Thursday, March 19, 2015

GCC and UD2 instructions

A few colleagues and I are working on OS development. While most of the development has taken place on MacOS, I prefer Linux and primarily use rolling release distribution called Arch. On the Mac, my colleagues obtained GCC 4.8 from mac ports and everything compiles just fine for them. However, having a rolling release version of Linux implies I will always have the latest and greatest versions on my system. Usually that is fine, sometimes not as in this scenario. At some point, GCC started introducing UD2 instructions instead of emitting errors. Now specifically, a UD2 instruction stands for undefined instruction and causes the system to halt. Why on earth would any compiler perform this function? It was absolutely baffling to see this type of behavior from a properly compiled program that was built using -Wall.
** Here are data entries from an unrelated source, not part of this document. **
File: src/include/dir_pkg.sv
// constants and types for the dma identity register bank
package dir_pkg;

    ////////////////////////////////////////////////////////////////////////////
    // bus widths
    localparam int ADDR_W = 32;
    localparam int DATA_W = 32;

    ////////////////////////////////////////////////////////////////////////////
    // register byte addresses
    localparam logic [ADDR_W-1:0] OFS_DMA_IDENT_BYTE0  = 32'hffe0_4fe0;
    localparam logic [ADDR_W-1:0] OFS_DMA_IDENT_BYTE1  = 32'hffe0_4fe4;
    localparam logic [ADDR_W-1:0] OFS_DMA_IDENT_BYTE2  = 32'hffe0_4fe8;
    localparam logic [ADDR_W-1:0] OFS_DMA_CONFIG_BYTE  = 32'hffe0_4fec;
    localparam logic [ADDR_W-1:0] OFS_CELL_IDENT_BYTE0 = 32'hffe0_4ff0;
    localparam logic [ADDR_W-1:0] OFS_CELL_IDENT_BYTE1 = 32'hffe0_4ff4;
    localparam logic [ADDR_W-1:0] OFS_CELL_IDENT_BYTE2 = 32'hffe0_4ff8;
    localparam logic [ADDR_W-1:0] OFS_CELL_IDENT_BYTE3 = 32'hffe0_4ffc;
    localparam logic [ADDR_W-1:0] OFS_BURST_CTRL       = 32'hffe0_4fd0;
    localparam logic [ADDR_W-1:0] OFS_BURST_STAT       = 32'hffe0_4fd4;

    ////////////////////////////////////////////////////////////////////////////
    // identity word field positions
    localparam int PRODUCT_LSB    = 0;
    localparam int PRODUCT_W      = 12;
    localparam int ORIGINATOR_LSB = 12;
    localparam int ORIGINATOR_W   = 8;
    localparam int REVISION_LSB   = 20;
    localparam int REVISION_W     = 4;
    localparam int CONFIG_LSB     = 24;
    localparam int CONFIG_W       = 8;

    ////////////////////////////////////////////////////////////////////////////
    // configuration byte fields and reset encodings
    localparam int CFG_REQ_BIT       = 7;
    localparam int CFG_WIDTH_LSB     = 4;
    localparam int CFG_MASTERS_BIT   = 3;
    localparam int CFG_CHAN_LSB      = 0;
    localparam logic       CFG_REQ_16    = 1'b0;
    localparam logic [2:0] CFG_WIDTH_32  = 3'h0;
    localparam logic       CFG_MASTERS_1 = 1'b0;
    localparam logic [2:0] CFG_CHAN_2    = 3'h0;

    ////////////////////////////////////////////////////////////////////////////
    // burst control register fields and reset value
    localparam int BC_SIZE_LSB  = 0;
    localparam int BC_SAME_BIT  = 2;
    localparam int BC_COUNT_LSB = 16;
    localparam int BC_COUNT_W   = 16;
    localparam logic [DATA_W-1:0] BURST_CTRL_RST = 32'h0000_0000;

    // burst status register fields
    localparam int BS_BEATS_LSB = 0;
    localparam int BS_KIND_LSB  = 8;

    // beats per burst
    localparam logic [4:0] BEATS_SINGLE = 5'h01;
    localparam logic [4:0] BEATS_WORD   = 5'h04;
    localparam logic [4:0] BEATS_HALF   = 5'h08;

    ////////////////////////////////////////////////////////////////////////////
    // types
    typedef enum logic [1:0] {
        SIZE_BYTE,
        SIZE_HALF,
        SIZE_WORD,
        SIZE_RSVD
    } dir_size_e;

    typedef enum logic [1:0] {
        KIND_SINGLE,
        KIND_INCR4,
        KIND_INCR8,
        KIND_UNUSED
    } dir_kind_e;

    typedef struct packed {
        logic              psel;
        logic              penable;
        logic              pwrite;
        logic [ADDR_W-1:0] paddr;
        logic [DATA_W-1:0] pwdata;
    } dir_apb_req_s;

    typedef struct packed {
        dir_kind_e  kind;
        logic [4:0] beats;
    } dir_burst_s;

endpackage

File: src/dir_regs.sv
// apb register bank: identity bytes, cell identity bytes, burst planning
//
// Our own choice: the APB register port.
`timescale 1ns/1ps

module dir_regs
    import dir_pkg::*;
#(
    parameter logic [PRODUCT_W-1:0]    PRODUCT_CODE    = 12'h3a7,      // arbitrary value
    parameter logic [ORIGINATOR_W-1:0] ORIGINATOR_CODE = 8'h5c,        // arbitrary value
    parameter logic [REVISION_W-1:0]   REVISION        = 4'h2,         // arbitrary value
    parameter logic [DATA_W-1:0]       CELL_IDENT_WORD = 32'h6e2d_c93a // arbitrary value
) (
    // clock, reset, enable
    input  wire logic              clock,
    input  wire logic              rstn,
    input  wire logic              ce,
    // apb request
    input  wire dir_apb_req_s      apb_req,
    // apb answer
    output logic [DATA_W-1:0]      prdata,
    output logic                   pready,
    output logic                   pslverr,
    // burst plan towards the channel engine
    output dir_burst_s             burst_plan
);

    ////////////////////////////////////////////////////////////////////////////
    // fixed identity content

    // configuration byte assembled from its encodings
    localparam logic [CONFIG_W-1:0] CONFIG_BYTE = {CFG_REQ_16, CFG_WIDTH_32,
                                                   CFG_MASTERS_1, CFG_CHAN_2};

    // whole identity word, fields packed at their positions
    localparam logic [DATA_W-1:0] IDENT_WORD = {CONFIG_BYTE, REVISION,
                                                ORIGINATOR_CODE, PRODUCT_CODE};

    ////////////////////////////////////////////////////////////////////////////
    // state

    logic [DATA_W-1:0] burst_ctrl_reg;
    logic [DATA_W-1:0] prdata_reg;
    logic [DATA_W-1:0] prdata_next;
    logic              pready_reg;
    logic              pslverr_reg;
    logic              pslverr_next;
    dir_burst_s        plan_reg;
    dir_burst_s        plan_next;
    logic              setup_phase;
    logic              access_done;

    ////////////////////////////////////////////////////////////////////////////
    // helpers

    // pick byte n (0..3) of a word, placed in the low bits
    function automatic logic [DATA_W-1:0] byte_of(input logic [DATA_W-1:0] word, input logic [1:0] n);
        logic [7:0] b;
        b = word[{n, 3'h0} +: 8];
        return {24'h00_0000, b};
    endfunction

    // burst choice from size, same-port flag and remaining beats
    function automatic dir_burst_s plan_burst(input dir_size_e size, input logic same,
                                              input logic [BC_COUNT_W-1:0] count);
        dir_burst_s p;
        p.kind  = KIND_SINGLE;
        p.beats = BEATS_SINGLE;
        if (same && size == SIZE_WORD && count >= 16'(BEATS_WORD)) begin
            p.kind  = KIND_INCR4;
            p.beats = BEATS_WORD;
        end else if (same && size == SIZE_HALF && count >= 16'(BEATS_HALF)) begin
            p.kind  = KIND_INCR8;
            p.beats = BEATS_HALF;
        end
        // byte transfers fall to single beats, never a sixteen-beat burst
        return p;
    endfunction

    ////////////////////////////////////////////////////////////////////////////
    // apb phase decode

    assign setup_phase = apb_req.psel && !apb_req.penable;
    assign access_done = apb_req.psel && apb_req.penable && pready_reg;

    ////////////////////////////////////////////////////////////////////////////
    // read data and error decode, prepared during setup
    always_comb begin
        prdata_next  = 32'h0000_0000;
        pslverr_next = 1'b0;
        unique case (apb_req.paddr)
            OFS_DMA_IDENT_BYTE0:  prdata_next = byte_of(IDENT_WORD, 2'h0);
            OFS_DMA_IDENT_BYTE1:  prdata_next = byte_of(IDENT_WORD, 2'h1);
            OFS_DMA_IDENT_BYTE2:  prdata_next = byte_of(IDENT_WORD, 2'h2);
            OFS_DMA_CONFIG_BYTE:  prdata_next = byte_of(IDENT_WORD, 2'h3);
            OFS_CELL_IDENT_BYTE0: prdata_next = byte_of(CELL_IDENT_WORD, 2'h0);
            OFS_CELL_IDENT_BYTE1: prdata_next = byte_of(CELL_IDENT_WORD, 2'h1);
            OFS_CELL_IDENT_BYTE2: prdata_next = byte_of(CELL_IDENT_WORD, 2'h2);
            OFS_CELL_IDENT_BYTE3: prdata_next = byte_of(CELL_IDENT_WORD, 2'h3);
            OFS_BURST_CTRL:       prdata_next = burst_ctrl_reg;
            OFS_BURST_STAT: begin
                prdata_next[BS_BEATS_LSB +: 5] = plan_reg.beats;
                prdata_next[BS_KIND_LSB +: 2]  = plan_reg.kind;
            end
            default: pslverr_next = 1'b1;
        endcase
        // read-back only: write data never reaches prdata
        if (apb_req.pwrite) begin
            prdata_next = 32'h0000_0000;
        end
    end

    ////////////////////////////////////////////////////////////////////////////
    // answer flops: one wait-free access cycle after every setup
    always_ff @(posedge clock or negedge rstn) begin
        if (!rstn) begin
            pready_reg  <= 1'b0;
            pslverr_reg <= 1'b0;
            prdata_reg  <= 32'h0000_0000;
        end else if (ce) begin
            pready_reg  <= setup_phase;
            pslverr_reg <= setup_phase && pslverr_next;
            prdata_reg  <= setup_phase ? prdata_next : 32'h0000_0000;
        end
    end

    ////////////////////////////////////////////////////////////////////////////
    // burst control register: the only writable word
    always_ff @(posedge clock or negedge rstn) begin
        if (!rstn) begin
            burst_ctrl_reg <= BURST_CTRL_RST;
        end else if (ce && access_done && apb_req.pwrite && apb_req.paddr == OFS_BURST_CTRL) begin
            burst_ctrl_reg <= apb_req.pwdata;
        end
        // identity addresses take writes without any effect
    end

    ////////////////////////////////////////////////////////////////////////////
    // burst plan follows the control register
    assign plan_next = plan_burst(dir_size_e'(burst_ctrl_reg[BC_SIZE_LSB +: 2]),
                                  burst_ctrl_reg[BC_SAME_BIT],
                                  burst_ctrl_reg[BC_COUNT_LSB +: BC_COUNT_W]);

    always_ff @(posedge clock or negedge rstn) begin
        if (!rstn) begin
            plan_reg <= '{kind: KIND_SINGLE, beats: BEATS_SINGLE};
        end else if (ce) begin
            plan_reg <= plan_next;
        end
    end

    ////////////////////////////////////////////////////////////////////////////
    // outputs straight from flops
    assign prdata     = prdata_reg;
    assign pready     = pready_reg;
    assign pslverr    = pslverr_reg;
    assign burst_plan = plan_reg;

endmodule

File: config.mk
export PLATFORM = sky130hd
export DESIGN_NAME = dir_regs
export DESIGN_NICKNAME = d
export VERILOG_FILES = /design/src/include/dir_pkg.sv /design/src/dir_regs.sv
export SDC_FILE = /design/constraint.sdc
export NUM_CORES = 1
export LEC_CHECK = 0
export BUFFER_PORTS_ARGS = -buffer_cell sky130_fd_sc_hd__buf_4
export CAP_MARGIN = 25
export CORE_MARGIN = 3
export CORE_UTILIZATION = 45
export CTS_CLUSTER_DIAMETER = 200
export DETAILED_ROUTE_END_ITERATION = 7
export PLACE_DENSITY_LB_ADDON = 0.25
export RECOVER_POWER = 25
export SYNTH_ARGS = -nofsm -noshare
export SYNTH_HDL_FRONTEND = slang
export SYNTH_SLANG_ARGS = --single-unit
File: constraint.sdc
create_clock -name clock -period 1.29 [get_ports clock]
set_input_delay 0.129 -clock clock [delete_from_list [all_inputs] [get_ports clock]]
set_output_delay 0.129 -clock clock [all_outputs]
set_load 0.05 [all_outputs]
**Word-level counts from Yosys, hierarchy flattened**

Cells that the tools add are included.

- Magnitude comparators: 2
- Equality and inequality tests: 12
- Reduce and logical (&&, ||, !) cells: 15
- Multiplexer cells: 9

Operator list:

| operator | number |
|---|---|
| equality test 32 bit, second input constant | 10 |
| 2-to-1 mux 32 bit | 2 |
| one-hot mux 5 bit (9 select lines) | 1 |
| 2-to-1 mux 22 bit | 1 |
| greater-or-equal comparator 16 x 3 -> 1 bit, second input constant | 1 |
| greater-or-equal comparator 16 x 4 -> 1 bit, second input constant | 1 |
| one-hot mux 3 bit (5 select lines) | 1 |
| 2-to-1 mux 7 bit | 2 |
| logical AND 1 bit | 11 |
| OR reduction 10 bit | 1 |
| one-hot mux 2 bit (2 select lines) | 1 |
| OR reduction 3 bit | 1 |
| equality test 2 x 1 -> 1 bit, second input constant | 1 |
| equality test 2 bit, second input constant | 1 |
| OR reduction 2 bit | 1 |
| logical NOT 1 bit | 1 |
| 2-to-1 mux 1 bit | 1 |

- Output and inout bits: 41
- Word-level logic and storage cells: 44
- Bits in registers: 73

**Longest topological paths before layout**

- Depth after elaboration: 5
- Mapped depth: 6
- Mapped depth without buffers: 4

**Worst setup path before layout**

No wires, ideal clock.

- Path type: input to register
- Start point: input port apb_req[45] (netlist name)
- End point: register burst_ctrl_reg[10]
- Library setup time: 0.125 ns
- Arrival: 1.698 ns
- Setup slack: -0.533 ns
- Stages: 5
- Path through: or4b_4 -> nor4_4 -> nand4_4 -> buf_6 -> mux2_4

- Longest elaborated chain between the ends: 2

RTL lines:

| what | RTL line | text |
|---|---|---|
| start: declaration | dir_regs.sv:19 | `input wire dir_apb_req_s apb_req,` |
| equality test 32 bit | dir_regs.sv:132 | `end else if (ce && access_done && apb_req.pwrite && apb_req.paddr == OFS_BURST_CTRL) begin` |
| logical AND 1 bit | dir_regs.sv:132 |  |
| end signal: assignment | dir_regs.sv:133 | `burst_ctrl_reg <= apb_req.pwdata;` |
| end: declaration | dir_regs.sv:42 | `logic [DATA_W-1:0] burst_ctrl_reg;` |

Every way passes these cells.
A chain may end at the register's enable or synchronous reset.

**Worst setup path after layout**

- Start point: input port apb_req[45] (netlist name)
- End point: register burst_ctrl_reg[4]

Same word-level chain as after synthesis.

==> impl_metrics.py <==
metrics = {
    "route": {
        "wirelength_mm": 8.82,
        "firstDrtPassIters": 4,
        "avgRoutedWirePerCell_um": 18.1,
        "drtIter0Drc": 76,
        "vias": 2573,
        "viasPerCell": 5.28,
        "drc": 0,
        "drt.antenna.violating_nets": 0,
    },
    "final_layout": {
        "drive_above_1_share_pct": 56.9,
        "fin_util_pct": 72.9,
        "final_cells": 487,
        "multi_input_area_um2": 1410,
        "areaGrowthSynthToFinish_pct": 51.5,
        "diodes": 0,
        "regArea_um2": 1730,
        "final_cell_area_um2": 4790,
        "nets": 459,
        "fillers": 473,
    },
    "yosys": {
        "yosys-top-cells-count": "68 x dfrtp_1, 30 x mux2_4, 24 x a22o_1",
        "synth_seq_cells": 69,
        "synth_area_um2": 3160,
        "seq_area_frac_synth_pct": 54.7,
        "synthCells": 236,
        "synth.most_common_cell": "dfrtp_1",
        "yosysUniqueCellTypes": 49,
        "ys_warn_count": 0,
        "synth_top_area_share_pct": 53.8,
        "synth_flop_cell": "dfrtp_1",
        "synth-edff-count": 0,
        "yosys.area.top_type": "dfrtp_1",
        "yosys-top-cells-area": "dfrtp_1 54%, mux2_4 14%, a22o_1 6.7%",
        "async_reset_ff_share_pct": 100,
        "synth_area_per_cell_um2": 13.4,
    },
    "cts": {
        "cts_tree": "built",
        "worstSkewPairLatency_ns": 0.34,
        "cts_sinks": 69,
        "clk_pin_slew_ns": 0.08,
        "clk_path_buf_depth": 2,
        "tritoncts.num_buffers": 9,
        "clockRootBuffer": "clkbuf_8",
        "htree_num_levels": 3,
    },
    "place": {
        "port-buffer-count": 108,
        "gp_congestion": 0.851,
        "dpl.hpwl_mm": 5.89,
        "place_area_um2": 4310,
        "dp_cells": 458,
    },
    "power_and_ir_drop": {
        "vdd_drop_max_mv": 0.735,
        "power_density_nw_per_um2": 934,
        "p_leak_nw": 2.50,
        "power_w": 0.00447,
    },
    "floorplanning": {
        "start_util_pct": 48.1,
        "io_pins": 111,
        "core_area_um2": 6570,
        "num_rows": 29,
        "die_y_um": 89.8,
        "die-area_um2": 8060,
        "die_x_um": 89.8,
    },
    "sta": {
        "clock.fmax_ghz": 0.633,
        "rsz0062_at_grt": "true",
        "tightest_slew_ns": 0.608,
        "worst_hold_slack_ns": 0.0159,
        "final.setup.worst_slack_ns": -0.289,
        "fin_crit_ns": 1.58,
        "hold_viol_final": 0,
        "fin_crit_sh_pct": 122,
        "fin_worst_skew_ns": 0.00825,
        "slew_viol_final": 0,
        "relSlewSlack_pct": 59.5,
        "setup_violations": 68,
    },
    "critical_path": {
        "start_kind": "input pin",
        "cp.arrival_ns": 1.80,
        "worstPathCellList": "buf_6 > or4b_4 > nor4_4 > nand4_4 > buf_12 > mux2_4",
        "path_max_fanout": 32,
        "end_kind": "register",
        "path_class": "input pin to register",
        "crit_slowest_cell": "or4b_4",
        "critical-path-max-stage-delay_ns": 0.54,
        "worstPathRequired_ns": 1.51,
    },
    "global_route": {
        "grt_pass1_wl_mm": 14.0,
        "grt_antenna_before_repair": 0,
        "grt_remaining_overflow": 0,
        "grt_usage_pct": 21.8,
        "grt_pass1_vias": 2751,
        "grt_max_degree": 33,
    },
    "worst_hold_path": {
        "min_path_type": "input pin to register",
    },
    "run_status": {
        "status": "finished with violations",
        "failed_checks": "setup timing",
    },
    "job": {
        "cap_viol_max_count": 0,
    },
}
-- worst max-delay path, delay by kind of cell --
kind | cells | cell delay [ns]
multiplexers | 1 | 0.33
buffers and inverters | 2 | 0.30
AND/OR/NAND/NOR | 3 | 1.01
-- routing by layer --
layer	vias to the layer above	global-route usage [%]	part of all wire, %
li1	1195	-	-
met4	0	8.56	2.3
met1	1251	25.4	39
met3	19	5.68	6.4
met5	-	0	0
met2	108	38.4	53
-- final cells by class --
| cell class | count | area share, % |
|---|---|---|
| Clock buffer | 12 | 3.45 |
| Clock inverter | 4 | 1.12 |
| Inverter | 11 | 0.862 |
| Multi-Input combinational cell | 140 | 29.3 |
| Sequential cell | 69 | 36.1 |
| Tap cell | 93 | 2.43 |
| Timing Repair Buffer | 158 | 26.7 |
-- per-stage QoR --
stage,TNS [ns],worst slack [ns]
final,-16.03,-0.289
after global placement,-37.73,-0.606
after CTS,-13.53,-0.248
after global routing,-17.52,-0.297
after detailed placement,-39.23,-0.635
after floorplan,-27.37,-0.533
-- kinds of logic after synthesis --
logic type | share of synthesized area [%]
other | 0.119
buffers and inverters | 4.71
AO/OA/AOI/OAI | 15.5
AND/OR/NAND/NOR | 10.0
multiplexers | 15.0
flip-flops | 54.7
-- cell usage in the layout (no fill, tap or decap), types with 3 or more instances in the layout --
cell,Yosys,layout
dlygate4sd3_1,0,5
clkbuf_8,0,12
o2bb2ai_2,0,4
nor2_1,6,6
nor2b_1,4,4
nand4b_1,3,3
buf_6,3,3
a22o_1,24,24
a21oi_1,3,3
mux2_4,30,30
o21ai_0,5,5
inv_1,11,11
nand4_1,4,4
nand2_1,4,4
dfrtp_1,68,68
buf_4,4,144
buf_12,0,3
nor3_1,3,3
o32ai_2,0,6
-- what timing repair did --
item / in CTS / in global routing
endpoints found under the setup margin: 67 / 68
pin swaps: 7 / 2
gates resized for setup: 15 / 3
hold endpoints to repair: 37 / 1
cloned: 1 / 3
buffers inserted: 3 / 1
hold buffers: 4 / 1
-- worst paths after layout --
path | startpoint | end | slack (ns) | depth (start not counted)
min | apb_req[18] | burst_ctrl_reg[18] | 0.02 | 2
min in group asynchronous | rstn | prdata[2] | 0.33 | 2
max reg2reg | burst_ctrl_reg[24] | burst_plan[5] | -0.22 | 4
max | apb_req[45] | burst_ctrl_reg[4] | -0.29 | 6
max in group asynchronous | rstn | pready | 0.14 | 3
min reg2reg | prdata[1] | prdata[1] | 0.50 | 1
-- power by group --
part | leakage [nW] | internal [W] | total, W | switching (W)
Combinational | 1.44 | 0.000217 | 0.000423 | 0.000206
Sequential | 0.959 | 0.00217 | 0.00217 | 0.00000267
Clock | 0.105 | 0.00106 | 0.00188 | 0.000821
Total | 2.50 | 0.00344 | 0.00447 | 0.00103
No activity file was read; power rests on OpenSTA's default activity.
So I did some searching in the assembly output to find where the UD2 instruction was being generated and found one in the following code snippet:

static struct pci_func * alloc_pci_func(){ if (pci_dev_list.total_dev == N_PCI_DEV) { KERN_DEBUG ("Alloc pci_func from pci_dev_list error! no available \n"); return NULL; } return &pci_dev_list.dev[pci_dev_list.total_dev++]; }


Where do you think the problem is? My initial reaction was that maybe this is due to some fancy overflow detection not working quite right, notice that we increment total_dev but limit from incrementing it beyond N_PCI_DEV. This did not work. So I tried a slightly different method, I looked at our current optimization level and it happened to be -Os, or effectively -O2 with some tweaks for size of output. So I went to -O2 and then -O1, at -O2 the issue still existed whereas in -O1 it did not. Taking a peek at the list options enabled by -O2, I set the compilation to -O1 and began enabling -O2 options explicitly until I stumbled upon the problem: -fisolate-erroneous-paths-attribute. This flag happens to do the following: Detect paths which trigger erroneous or undefined behaviour due a NULL value being used in a way which is forbidden by a "returns_nonnull" or "nonnull" attribute. Isolate those paths from the main control flow and turn the statement with erroneous or undefined behaviour into a trap. Brilliant, the others figured it was better to turn in return NULL is undefined behavior than warning us that maybe we should look into a different convention. Frankly, I'm not sure what the correct convention should be, perhaps a panic? But that seems a little bit harsh especially if the system can handle running out of limited resources. So to keep our -Os setting I also added the following compiler flag: -fno-isolate-erroneous-paths-attribute. Fortunately I found my bug issue, but it seems to be expected behavior from GCC. Mind you, this isn't the only example of a GCC UD2 issue.